Diaghilev and the Ballets Russes

Diaghilev and the Golden Age of the Ballets Russes 1909-1929 is an exhibition currently running at the V&A Museum in London. Not knowing much about the Ballets Russes, I was interested to get an accelerated learning experience.

It’s a smart, intelligent exhibition which takes us through the state of ballet before Diaghilev set up the Russes, shows us a wealth of costumes and designs, gives us videos of Howard Goodall discussing Stravinsky, and takes us on a tour with the company as they conquered the world. There are some tantalising glimpses of their connections to High Modernism, including a couple of the extraordinary, brilliant, completely impractical costumes for Parade. There are also some fascinating videos of recreations of Nijinsky’s choreography for The Rite of Spring juxtaposed with Pina Bausch’s no less astonishing version. For no terribly good reason, but oh how I lingered, there is a case with manuscripts for In Search of Lost Time, Ulysses and The Waste Land. One room brilliantly gives us the backcloth for The Firebird - apparently the largest single item in the V&A’s collection - together with music and some choreographic video projection.

Almost every turn reveals something lovely. There is a stunning pair of posters by Jean Cocteau from 1913 that are both monumental and mischievous. An instantly recognisable Edward Gordon Craig watercolour of Isadora Duncan is an early thrill and a little later a fascinating room is devoted to Nijinsky and includes a strikingly good bust by Una Troubridge that reveals an extraordinarily beautiful young man with high cheekbones, curious mocking eyebrows and a perpetual pout. Easy to see why Diaghilev adored, loved, and jealously protected this nymph. Towards the end of the exhibition we revisit a 1967 auction of the costumes, where they were sold rather cannily as psychedelic outfits for a generation newly re-enchanted with colour and primitivism. One of the Ballets Russes’ dancers is shown on video marvelling at being briefly reunited with her original costume. There is a generous array of Goncharova drawings and designs and she certainly emerges as a remarkable talent. (Her futurist caricature of Diaghilev is above.)

It’s only partly an exhibition about the Ballets Russes. In many ways it’s really an exhibition about how to exhibit dance. Dance is shown in film, in sculpture, in sketches and photographs, in painting, video, notation, in testimony, and in music and other remnants. Dance is there to be imagined in the costumes which hang on their stands looking magnificently inert; you draw on the energy of the music and colour around you to imagine that costume on the back of a dancer, defying the earth for ever longer intervals. It offers remnants proudly, without trying to fill the gaps - a huge map showing all the places in Europe and the Americas that they played is illustrated with a handful of postcards from a member of the company; it’s obviously at some distance from Balanchine and Bakst but it gives a sense of a whirl of social energy that surrounded and bore up those whirls of choreographic energy.

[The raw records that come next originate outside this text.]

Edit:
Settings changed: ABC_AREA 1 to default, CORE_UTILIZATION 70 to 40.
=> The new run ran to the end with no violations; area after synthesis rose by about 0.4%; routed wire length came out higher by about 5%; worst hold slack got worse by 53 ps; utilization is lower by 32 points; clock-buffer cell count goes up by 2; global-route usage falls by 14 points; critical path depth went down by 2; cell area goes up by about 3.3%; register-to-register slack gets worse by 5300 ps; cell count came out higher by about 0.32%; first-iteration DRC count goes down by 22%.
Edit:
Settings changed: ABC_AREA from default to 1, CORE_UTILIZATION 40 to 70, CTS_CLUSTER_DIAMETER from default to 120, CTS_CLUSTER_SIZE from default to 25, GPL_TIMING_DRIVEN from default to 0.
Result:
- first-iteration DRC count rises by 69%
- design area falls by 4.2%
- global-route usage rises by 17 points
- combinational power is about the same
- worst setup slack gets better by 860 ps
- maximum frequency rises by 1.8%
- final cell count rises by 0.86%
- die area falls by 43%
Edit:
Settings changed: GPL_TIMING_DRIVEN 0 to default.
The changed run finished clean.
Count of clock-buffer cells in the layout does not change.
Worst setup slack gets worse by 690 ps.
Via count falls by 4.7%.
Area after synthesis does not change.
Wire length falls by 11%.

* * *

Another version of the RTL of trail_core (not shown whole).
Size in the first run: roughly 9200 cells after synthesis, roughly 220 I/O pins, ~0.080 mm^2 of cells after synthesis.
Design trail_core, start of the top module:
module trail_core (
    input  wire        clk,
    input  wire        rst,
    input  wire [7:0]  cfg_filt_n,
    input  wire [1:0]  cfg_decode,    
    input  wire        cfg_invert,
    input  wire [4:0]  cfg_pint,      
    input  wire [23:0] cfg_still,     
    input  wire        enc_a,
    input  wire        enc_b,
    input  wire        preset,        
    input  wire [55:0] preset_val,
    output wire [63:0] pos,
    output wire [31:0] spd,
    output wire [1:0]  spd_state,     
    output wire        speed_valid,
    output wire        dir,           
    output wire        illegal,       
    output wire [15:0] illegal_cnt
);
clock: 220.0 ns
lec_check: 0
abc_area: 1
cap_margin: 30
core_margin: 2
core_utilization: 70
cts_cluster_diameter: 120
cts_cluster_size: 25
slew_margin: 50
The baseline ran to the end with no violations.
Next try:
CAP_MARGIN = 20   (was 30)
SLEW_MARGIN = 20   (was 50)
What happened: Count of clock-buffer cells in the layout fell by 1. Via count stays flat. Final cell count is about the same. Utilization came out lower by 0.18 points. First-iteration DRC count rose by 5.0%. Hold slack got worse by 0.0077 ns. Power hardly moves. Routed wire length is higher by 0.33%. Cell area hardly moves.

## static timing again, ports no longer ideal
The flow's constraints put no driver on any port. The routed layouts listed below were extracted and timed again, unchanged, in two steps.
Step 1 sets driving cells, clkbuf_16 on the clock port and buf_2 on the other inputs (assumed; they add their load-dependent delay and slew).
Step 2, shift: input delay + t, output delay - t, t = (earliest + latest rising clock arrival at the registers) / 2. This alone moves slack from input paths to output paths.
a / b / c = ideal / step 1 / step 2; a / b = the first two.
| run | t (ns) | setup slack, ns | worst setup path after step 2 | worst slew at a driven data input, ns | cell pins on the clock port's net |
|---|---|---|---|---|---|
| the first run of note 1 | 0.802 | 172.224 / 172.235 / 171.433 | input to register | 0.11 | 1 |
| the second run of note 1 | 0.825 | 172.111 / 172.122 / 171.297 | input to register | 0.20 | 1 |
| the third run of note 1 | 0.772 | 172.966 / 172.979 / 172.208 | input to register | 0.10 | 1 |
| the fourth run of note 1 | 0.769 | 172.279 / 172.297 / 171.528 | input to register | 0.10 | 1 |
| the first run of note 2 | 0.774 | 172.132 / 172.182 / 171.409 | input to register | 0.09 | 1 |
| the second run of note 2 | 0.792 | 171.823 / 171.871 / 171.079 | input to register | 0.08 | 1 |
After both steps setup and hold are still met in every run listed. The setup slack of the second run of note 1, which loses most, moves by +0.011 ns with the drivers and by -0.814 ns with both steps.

Appropriately, it feels theatrical as an exhibition. We move between spaces through prosceniums and exhibits are framed and lit with an enormously dramatic sense of space. Red and black are the background colours; it’s an exhibition that emerges from the dark, offering sensations rather than analysis. It’s a very sensual exhibition.

I’ll admit that, not knowing much about the company, some of the significance of what I was seeing passed me by. While some of the costumes are remarkable in their modernity, like Léon Bakst’s stunning Shepherd’s costume for Narcisse (1911), printed or hand-painted in strong, simple, organic shapes in blue and orange, a lot of them rather passed me by, but I accept it’s not you it’s me. Perhaps because I know little, I jibed at little at being steered so firmly: this is mostly at the beginning, where I began to feel that the whole of dance before the Russes was being trashed in preparation for Diaghilev to take the stage. We are shown some stiff and awkward opera costumes; there’s an interesting showreel of some rather decorative, twee and facile little dances. I wished I’d known more, because I wanted to ask what were these ballet and dance forms thought to be at the time? What were the dancers and choreographers doing? It’s so terribly distorting to read an artistic practice in the light of what is about to emerge unbidden.

But it’s a very enjoyable couple of hours and while it may feel a bit long, you really need to get to the end to realise how full and rich the whole experience has been, the remarkable journeys you’ve followed them on.